Exercise goal = Everything from the line containing "0.0357 | 0.0174 |" through the line containing "met2 | 7 | 2.57" should be repeated exactly, and nothing else from the data.
---- Stored data
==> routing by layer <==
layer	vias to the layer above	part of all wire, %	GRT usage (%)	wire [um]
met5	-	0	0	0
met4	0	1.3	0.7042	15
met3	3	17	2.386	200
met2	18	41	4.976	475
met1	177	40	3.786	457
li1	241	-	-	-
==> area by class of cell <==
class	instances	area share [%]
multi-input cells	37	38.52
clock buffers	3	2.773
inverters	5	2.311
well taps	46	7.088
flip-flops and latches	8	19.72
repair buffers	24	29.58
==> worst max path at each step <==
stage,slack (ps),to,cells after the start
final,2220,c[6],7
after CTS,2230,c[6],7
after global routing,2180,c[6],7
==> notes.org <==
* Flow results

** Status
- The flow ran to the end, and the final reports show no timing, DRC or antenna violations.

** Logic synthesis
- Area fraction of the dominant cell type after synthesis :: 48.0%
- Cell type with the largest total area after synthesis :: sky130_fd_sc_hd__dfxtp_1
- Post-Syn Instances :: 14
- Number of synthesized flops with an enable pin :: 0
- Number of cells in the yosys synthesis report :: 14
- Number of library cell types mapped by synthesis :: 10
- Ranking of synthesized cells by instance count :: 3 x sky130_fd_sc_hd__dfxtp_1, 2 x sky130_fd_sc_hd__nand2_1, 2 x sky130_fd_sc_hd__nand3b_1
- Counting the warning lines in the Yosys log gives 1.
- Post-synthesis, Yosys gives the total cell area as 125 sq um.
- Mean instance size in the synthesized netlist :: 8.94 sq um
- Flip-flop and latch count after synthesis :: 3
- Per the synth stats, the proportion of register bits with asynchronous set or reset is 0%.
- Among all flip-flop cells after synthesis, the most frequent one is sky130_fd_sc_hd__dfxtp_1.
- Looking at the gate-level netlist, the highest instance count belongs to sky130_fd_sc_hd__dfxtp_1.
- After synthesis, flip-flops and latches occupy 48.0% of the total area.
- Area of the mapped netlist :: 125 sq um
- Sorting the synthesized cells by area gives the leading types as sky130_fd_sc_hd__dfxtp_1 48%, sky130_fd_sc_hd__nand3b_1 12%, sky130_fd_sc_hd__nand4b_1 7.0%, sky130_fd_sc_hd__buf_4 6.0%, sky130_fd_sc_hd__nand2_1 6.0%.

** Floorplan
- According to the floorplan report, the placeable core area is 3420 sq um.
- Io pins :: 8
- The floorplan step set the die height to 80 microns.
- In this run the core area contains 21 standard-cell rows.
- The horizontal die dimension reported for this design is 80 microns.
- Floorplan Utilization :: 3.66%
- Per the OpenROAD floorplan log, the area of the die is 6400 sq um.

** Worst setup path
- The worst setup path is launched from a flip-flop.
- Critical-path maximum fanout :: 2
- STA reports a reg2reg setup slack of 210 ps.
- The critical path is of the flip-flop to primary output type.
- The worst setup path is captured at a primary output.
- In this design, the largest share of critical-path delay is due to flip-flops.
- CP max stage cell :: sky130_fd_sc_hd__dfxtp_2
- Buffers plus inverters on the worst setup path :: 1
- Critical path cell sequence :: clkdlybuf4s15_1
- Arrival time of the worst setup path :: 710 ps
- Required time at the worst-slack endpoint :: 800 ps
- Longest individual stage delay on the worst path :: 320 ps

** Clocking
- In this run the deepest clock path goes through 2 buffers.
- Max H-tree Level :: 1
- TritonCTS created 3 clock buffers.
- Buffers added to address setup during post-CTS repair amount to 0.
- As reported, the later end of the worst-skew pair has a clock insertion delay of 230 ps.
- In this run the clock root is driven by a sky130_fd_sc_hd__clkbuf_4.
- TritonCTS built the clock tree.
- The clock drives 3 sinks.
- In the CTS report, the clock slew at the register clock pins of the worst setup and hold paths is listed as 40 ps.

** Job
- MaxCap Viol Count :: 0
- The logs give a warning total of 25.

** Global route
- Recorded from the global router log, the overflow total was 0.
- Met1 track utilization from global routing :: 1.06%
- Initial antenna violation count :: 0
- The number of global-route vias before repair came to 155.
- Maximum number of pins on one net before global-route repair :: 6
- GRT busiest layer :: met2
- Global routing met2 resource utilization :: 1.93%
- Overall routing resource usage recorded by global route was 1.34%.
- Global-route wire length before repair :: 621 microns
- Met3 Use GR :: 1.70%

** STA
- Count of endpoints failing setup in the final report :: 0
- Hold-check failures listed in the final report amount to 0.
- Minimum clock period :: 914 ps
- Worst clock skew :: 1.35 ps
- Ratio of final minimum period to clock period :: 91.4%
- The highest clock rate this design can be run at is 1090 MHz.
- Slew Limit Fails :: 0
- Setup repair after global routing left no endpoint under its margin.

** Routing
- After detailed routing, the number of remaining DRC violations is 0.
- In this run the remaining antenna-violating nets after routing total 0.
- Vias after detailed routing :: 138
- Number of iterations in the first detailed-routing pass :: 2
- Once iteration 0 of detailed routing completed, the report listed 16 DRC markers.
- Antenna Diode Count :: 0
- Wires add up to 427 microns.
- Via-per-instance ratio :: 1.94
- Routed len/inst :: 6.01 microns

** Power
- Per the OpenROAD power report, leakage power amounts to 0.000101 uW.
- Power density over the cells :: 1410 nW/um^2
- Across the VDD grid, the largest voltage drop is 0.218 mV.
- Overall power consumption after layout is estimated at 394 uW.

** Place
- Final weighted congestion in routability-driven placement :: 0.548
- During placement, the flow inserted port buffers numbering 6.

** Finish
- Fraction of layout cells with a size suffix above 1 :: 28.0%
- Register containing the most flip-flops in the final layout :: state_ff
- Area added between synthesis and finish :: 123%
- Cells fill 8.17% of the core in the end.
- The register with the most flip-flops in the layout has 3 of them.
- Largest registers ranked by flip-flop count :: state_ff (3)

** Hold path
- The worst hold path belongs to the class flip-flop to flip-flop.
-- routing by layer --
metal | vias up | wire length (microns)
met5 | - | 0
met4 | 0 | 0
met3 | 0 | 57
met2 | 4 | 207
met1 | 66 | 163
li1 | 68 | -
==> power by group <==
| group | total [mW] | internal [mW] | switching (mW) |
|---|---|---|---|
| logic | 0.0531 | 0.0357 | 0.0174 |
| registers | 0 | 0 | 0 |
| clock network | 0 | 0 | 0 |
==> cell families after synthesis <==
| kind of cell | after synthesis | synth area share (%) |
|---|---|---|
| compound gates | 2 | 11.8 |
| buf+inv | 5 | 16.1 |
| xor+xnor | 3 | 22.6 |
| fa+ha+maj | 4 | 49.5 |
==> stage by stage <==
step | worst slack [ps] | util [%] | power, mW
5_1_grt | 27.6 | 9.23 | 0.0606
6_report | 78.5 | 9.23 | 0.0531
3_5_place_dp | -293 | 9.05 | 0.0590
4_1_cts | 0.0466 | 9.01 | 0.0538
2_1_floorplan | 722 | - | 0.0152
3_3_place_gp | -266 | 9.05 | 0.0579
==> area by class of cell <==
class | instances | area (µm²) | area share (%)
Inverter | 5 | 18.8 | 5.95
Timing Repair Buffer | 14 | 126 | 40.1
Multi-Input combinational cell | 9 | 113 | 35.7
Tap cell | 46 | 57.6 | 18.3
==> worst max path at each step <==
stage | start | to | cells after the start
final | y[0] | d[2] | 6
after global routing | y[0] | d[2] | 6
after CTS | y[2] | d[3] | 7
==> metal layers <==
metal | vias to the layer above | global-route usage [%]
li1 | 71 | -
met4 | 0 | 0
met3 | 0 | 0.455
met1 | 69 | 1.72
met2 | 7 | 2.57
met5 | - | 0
`flow/config.mk`:
```
export PLATFORM = sky130hd
export DESIGN_NAME = regfile_8xnb
export DESIGN_NICKNAME = regfile_8xnb
export VERILOG_FILES = /design/flow/design.v
export SDC_FILE = /design/flow/constraint.sdc
export NUM_CORES = 4
export LEC_CHECK = 1
export CORE_UTILIZATION = 50
```
`flow/constraint.sdc`:
```
current_design regfile_8xnb

set clk_period 2.2
set clk_io_pct 0.2

create_clock -name clk0 -period $clk_period [get_ports {clk}]

set non_clock_inputs [all_inputs -no_clocks]
set_input_delay [expr $clk_period * $clk_io_pct] -clock clk0 $non_clock_inputs
set_output_delay [expr $clk_period * $clk_io_pct] -clock clk0 [all_outputs]
```
`flow/design.v`:
```
module	regfile_8xnb
	(
	clk    ,
	wen_i  , 
	waddr_i, 
	wdata_i, 
	raddr_i, 
	rdata_o 
	);
parameter		AW = 3;
parameter		DW = 8;
input                   clk;
input                   wen_i; 
input	[AW-1:0]	waddr_i; 
input	[DW-1:0]	wdata_i; 
input	[AW-1:0]	raddr_i; 
output	[DW-1:0]	rdata_o; 
reg 	[DW-1:0]	rdata_o; 
wire                    wen0;
wire                    wen1;
wire                    wen2;
wire                    wen3;
wire                    wen4;
wire                    wen5;
wire                    wen6;
wire                    wen7;
wire	[DW-1:0]	rdata0;
wire	[DW-1:0]	rdata1;
wire	[DW-1:0]	rdata2;
wire	[DW-1:0]	rdata3;
wire	[DW-1:0]	rdata4;
wire	[DW-1:0]	rdata5;
wire	[DW-1:0]	rdata6;
wire	[DW-1:0]	rdata7;
regnb #(.DW(DW))	reg0
	(
	.clk		(clk),
	.wen_i		(wen0),
	.wdata_i	(wdata_i),
	.rdata_o	(rdata0)
	);
regnb  #(.DW(DW))	reg1
	(
	.clk		(clk),
	.wen_i		(wen1),
	.wdata_i	(wdata_i),
	.rdata_o	(rdata1)
	);
regnb  #(.DW(DW))	reg2
	(
	.clk		(clk),
	.wen_i		(wen2),
	.wdata_i	(wdata_i),
	.rdata_o	(rdata2)
	);
regnb  #(.DW(DW))	reg3
	(
	.clk		(clk),
	.wen_i		(wen3),
	.wdata_i	(wdata_i),
	.rdata_o	(rdata3)
	);
regnb
	#(.DW	(DW)
	)	reg4
	(
	.clk		(clk),
	.wen_i		(wen4),
	.wdata_i	(wdata_i),
	.rdata_o	(rdata4)
	);
regnb  #(.DW(DW))	reg5
	(
	.clk		(clk),
	.wen_i		(wen5),
	.wdata_i	(wdata_i),
	.rdata_o	(rdata5)
	);
regnb  #(.DW(DW))	reg6
	(
	.clk		(clk),
	.wen_i		(wen6),
	.wdata_i	(wdata_i),
	.rdata_o	(rdata6)
	);
regnb  #(.DW(DW))	reg7
	(
	.clk		(clk),
	.wen_i		(wen7),
	.wdata_i	(wdata_i),
	.rdata_o	(rdata7)
	);
assign wen0 = (waddr_i == 3'd0) & wen_i;
assign wen1 = (waddr_i == 3'd1) & wen_i;
assign wen2 = (waddr_i == 3'd2) & wen_i;
assign wen3 = (waddr_i == 3'd3) & wen_i;
assign wen4 = (waddr_i == 3'd4) & wen_i;
assign wen5 = (waddr_i == 3'd5) & wen_i;
assign wen6 = (waddr_i == 3'd6) & wen_i;
assign wen7 = (waddr_i == 3'd7) & wen_i;
always @(*)
	begin
	case(raddr_i)
            3'd0 : rdata_o = rdata0;
            3'd1 : rdata_o = rdata1;
            3'd2 : rdata_o = rdata2;
            3'd3 : rdata_o = rdata3;
            3'd4 : rdata_o = rdata4;
            3'd5 : rdata_o = rdata5;
            3'd6 : rdata_o = rdata6;
            3'd7 : rdata_o = rdata7;
            default : rdata_o = {DW{1'b0}};
	endcase
	end
endmodule	
module	regnb
    (
    clk,
    wen_i, 
    wdata_i, 
    rdata_o 
    );
parameter    DW = 8;
input          clk;
input          wen_i; 
input [DW-1:0] wdata_i; 
output [DW-1:0]rdata_o; 
reg [DW-1:0]   data;
wire [DW-1:0]  nxt_data;
always@(posedge clk)
    begin
    data <= nxt_data;
    end
assign nxt_data = wen_i ? wdata_i : data;
assign rdata_o  = data;
endmodule	
```
`flow/run.sh`:
```
#!/bin/bash
# OpenROAD 26Q1-2900-gdf79404cd8, Yosys 0.63+post, stock flow scripts
make -C /OpenROAD-flow-scripts/flow DESIGN_CONFIG=/design/flow/config.mk WORK_HOME=/design/flow/orfs finish
```
==> results.json <==
{
  "outcome": "complete, no violations",
  "crit_path_end": "rdata_o[0]",
  "final.period_utilization": 0.981,
  "floorplan.rows": 25,
  "core_region_area_um2": 4820,
  "postRouteAntennaNets": 0,
  "vdd_ir_drop_max_v": 0.000503,
  "core_util_floorplan": 0.530,
  "antenna_cells_inserted": 0,
  "worst_slew_pin_slew_ns": 0.281,
  "layout_setup_ws_ns": 0.0428,
  "synth_top_area_share": 0.753,
  "finalWeightedCongestion": 0.786,
  "io_pins": 24,
  "route.detailed.vias_per_inst": 5.29,
  "grt_first_pass_wirelength_um": 7120,
  "floorplan.die.height_um": 73.4,
  "largest_area_contributor_in_the_synthesized_netlist": "sky130_fd_sc_hd__edfxtp_1",
  "ys_warn_count": 2,
  "setup-violations-final": 0,
  "detailed_place_hpwl_um": 2940,
  "port_buffers": 23,
  "worst_setup_path_end_kind": "output pin",
  "critical_path_cell_count": 5,
  "synth.area.top_cells": "sky130_fd_sc_hd__edfxtp_1, sky130_fd_sc_hd__mux2i_1, sky130_fd_sc_hd__o22a_1",
  "cts_made_buffers": 9,
  "period_needed_ns": 2.16,
  "crit_family": "buffers and inverters",
  "cp_slowest_cell": "sky130_fd_sc_hd__or3_4",
  "drt_iter0_markers": 49,
  "clock_tree.root_cell": "sky130_fd_sc_hd__clkbuf_8",
  "startpoint": "raddr_i[2]",
  "synth_cell_area_um2": 2550,
  "post_synth_inst_count": 142,
  "leakage_uw": 0.00119,
  "stdcell_area_um2": 3280,
  "tritoncts": "done",
  "crit_buf_inv": 3,
  "worstSetupStartpointType": "input port",
  "final_max_slew_viol_count": 0,
  "first_global_vias": 1478,
  "timing.setup.critical_path_class": "input port to output pin",
  "worst_hold_slack_ns": 0.846,
  "cp.arrival_ns": 1.72,
  "hold_buffers": 0,
  "synthFlopType": "sky130_fd_sc_hd__edfxtp_1",
  "clk_pin_slew_ns": 0.06,
  "pin_count_of_the_biggest_net_entering_global_routing": 12,
  "wirelength_um": 4580,
  "hold_path_class": "input port to flip-flop",
  "cellPowerDensity_nw_per_um2": 768,
  "final_core_utilization": 0.681,
  "cp_max_fo": 8,
  "post_synth_most_frequent_cells": "sky130_fd_sc_hd__edfxtp_1, sky130_fd_sc_hd__mux2i_1",
  "route.vias.total": 1412,
  "global_route.usage.total": 0.204,
  "enable_flop_cells": 64,
  "hp_start": "wdata_i[6]",
  "drc_errors": 0,
  "cts_num_sinks": 64,
  "maxClockFrequency_mhz": 464,
  "seq_area_frac_synth": 0.753,
  "synthesized_flop_and_latch_total": 64,
  "cp_cell_sequence": "buf_6, buf_16, or3_4, o22a_1, clkdlybuf4s50_1",
  "ctsLongestPathBuffers": 2,
  "cp_data_required_time_ns": 1.76,
  "setup_total_negative_slack_ns": 0,
  "pre_cts_ws_ns": -0.546,
  "max_cap_viol": 0,
  "final_layout_size_suffix_gt1_frac": 0.260,
  "dpl-instance-area_um2": 2970,
  "drtPass1Iterations": 4,
  "synth-async-reset-ratio": 0,
  "cp_slowest_stage_delay_ns": 0.41,
  "die-width_um": 73.4,
  "flow.area_growth_from_synthesis_pct": 28.6,
  "grt_setup_unrepaired": "false",
  "timing.slew.headroom": 0.812,
  "chipArea_um2": 5390,
  "synth_stat.cells": 142,
  "routedWlPerCell_um": 17.2,
  "antenna_found_initial": 0,
  "htree_num_levels": 3,
  "final_hold_viol_count": 0,
  "avgSynthCellArea_um2": 18.0,
  "log.warning_count": 25,
  "netlist.top_cell.by_instances": "sky130_fd_sc_hd__edfxtp_1",
  "synth_chip_area_um2": 2550,
  "grt-ovfl-total": 0,
  "synth.distinct_cells": 16
}
-- cell families after synthesis --
kind of cell	after synthesis	synth area share
flip-flops	64	0.753
AND/OR/NAND/NOR	25	0.0539
multiplexers	24	0.107
AND-OR/OR-AND	21	0.0618
buffers and inverters	8	0.0235
-- state kept, by name, indices dropped and copies added, names as in the netlist --
| register | flops |
|---|---|
| reg1.data | 8 |
| reg4.data | 8 |
| reg6.data | 8 |
| reg2.data | 8 |
| reg3.data | 8 |
| reg0.data | 8 |
| reg5.data | 8 |
| reg7.data | 8 |
-- worst min path at each step --
stage / endpoint / slack (ns) / depth (start not counted)
after CTS: reg1.data[6] / 0.84 / 1
after global routing: reg4.data[7] / 0.86 / 1
final: reg1.data[6] / 0.85 / 1
-- metal layers --
layer	wire length [um]	global-route usage
met1	1880	0.308
met2	2300	0.305
met3	321	0.0943
met4	71	0.0491
met5	0	0
-- metrics by stage --
stage | instances | total power (uW)
5_1_grt | 267 | 2620
3_3_place_gp | 244 | 1610
2_1_floorplan | 142 | 1510
3_5_place_dp | 244 | 1620
4_1_cts | 265 | 2540
6_report | 267 | 2520
-- layout by cell type, fill, tap and decap left out, types with 5 or more instances in the layout --
master / synthesis / layout
sky130_fd_sc_hd__nor3b_1: 7 / 5
sky130_fd_sc_hd__o22ai_1: 7 / 7
sky130_fd_sc_hd__buf_6: 2 / 6
sky130_fd_sc_hd__edfxtp_1: 64 / 64
sky130_fd_sc_hd__buf_4: 3 / 19
sky130_fd_sc_hd__clkdlybuf4s50_1: 0 / 14
sky130_fd_sc_hd__mux2i_1: 21 / 21
sky130_fd_sc_hd__clkbuf_8: 0 / 9
sky130_fd_sc_hd__nor2_1: 6 / 6
sky130_fd_sc_hd__o22a_1: 7 / 7
-- area by class of cell --
cell class | instances | area, um2
sequential | 64 | 1920
fill | 343 | 1540
multi-input combinational | 70 | 598
timing repair buffer | 50 | 497
clock buffer | 13 | 139
tap | 67 | 83.8
clock inverter | 3 | 42.5
-- what timing repair did --
item                       4_1_cts  5_1_grt
cloned                           1        0
gates resized                   32        9
buffers inserted                 4        2
pin swaps                       11        5
setup endpoints to repair        8        4
-- report_power, final --
group	switching (uW)	internal, uW	total [uW]
combinational	94.8	126	220
sequential	9.00	1380	1390
clock	385	523	908
No activity file was given, so power comes from the tool's default toggle rates.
--------
Completed task =
| logic | 0.0531 | 0.0357 | 0.0174 |
| registers | 0 | 0 | 0 |
| clock network | 0 | 0 | 0 |
==> cell families after synthesis <==
| kind of cell | after synthesis | synth area share (%) |
|---|---|---|
| compound gates | 2 | 11.8 |
| buf+inv | 5 | 16.1 |
| xor+xnor | 3 | 22.6 |
| fa+ha+maj | 4 | 49.5 |
==> stage by stage <==
step | worst slack [ps] | util [%] | power, mW
5_1_grt | 27.6 | 9.23 | 0.0606
6_report | 78.5 | 9.23 | 0.0531
3_5_place_dp | -293 | 9.05 | 0.0590
4_1_cts | 0.0466 | 9.01 | 0.0538
2_1_floorplan | 722 | - | 0.0152
3_3_place_gp | -266 | 9.05 | 0.0579
==> area by class of cell <==
class | instances | area (µm²) | area share (%)
Inverter | 5 | 18.8 | 5.95
Timing Repair Buffer | 14 | 126 | 40.1
Multi-Input combinational cell | 9 | 113 | 35.7
Tap cell | 46 | 57.6 | 18.3
==> worst max path at each step <==
stage | start | to | cells after the start
final | y[0] | d[2] | 6
after global routing | y[0] | d[2] | 6
after CTS | y[2] | d[3] | 7
==> metal layers <==
metal | vias to the layer above | global-route usage [%]
li1 | 71 | -
met4 | 0 | 0
met3 | 0 | 0.455
met1 | 69 | 1.72
met2 | 7 | 2.57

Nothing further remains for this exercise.